START SOURCE RECORDS
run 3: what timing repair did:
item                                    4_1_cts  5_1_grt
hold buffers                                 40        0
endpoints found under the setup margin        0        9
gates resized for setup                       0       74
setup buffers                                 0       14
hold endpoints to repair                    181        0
END SOURCE RECORDS
From the records above, extract every line exactly as it stands.

run 3: what timing repair did:
item                                    4_1_cts  5_1_grt
hold buffers                                 40        0
endpoints found under the setup margin        0        9
gates resized for setup                       0       74
setup buffers                                 0       14
hold endpoints to repair                    181        0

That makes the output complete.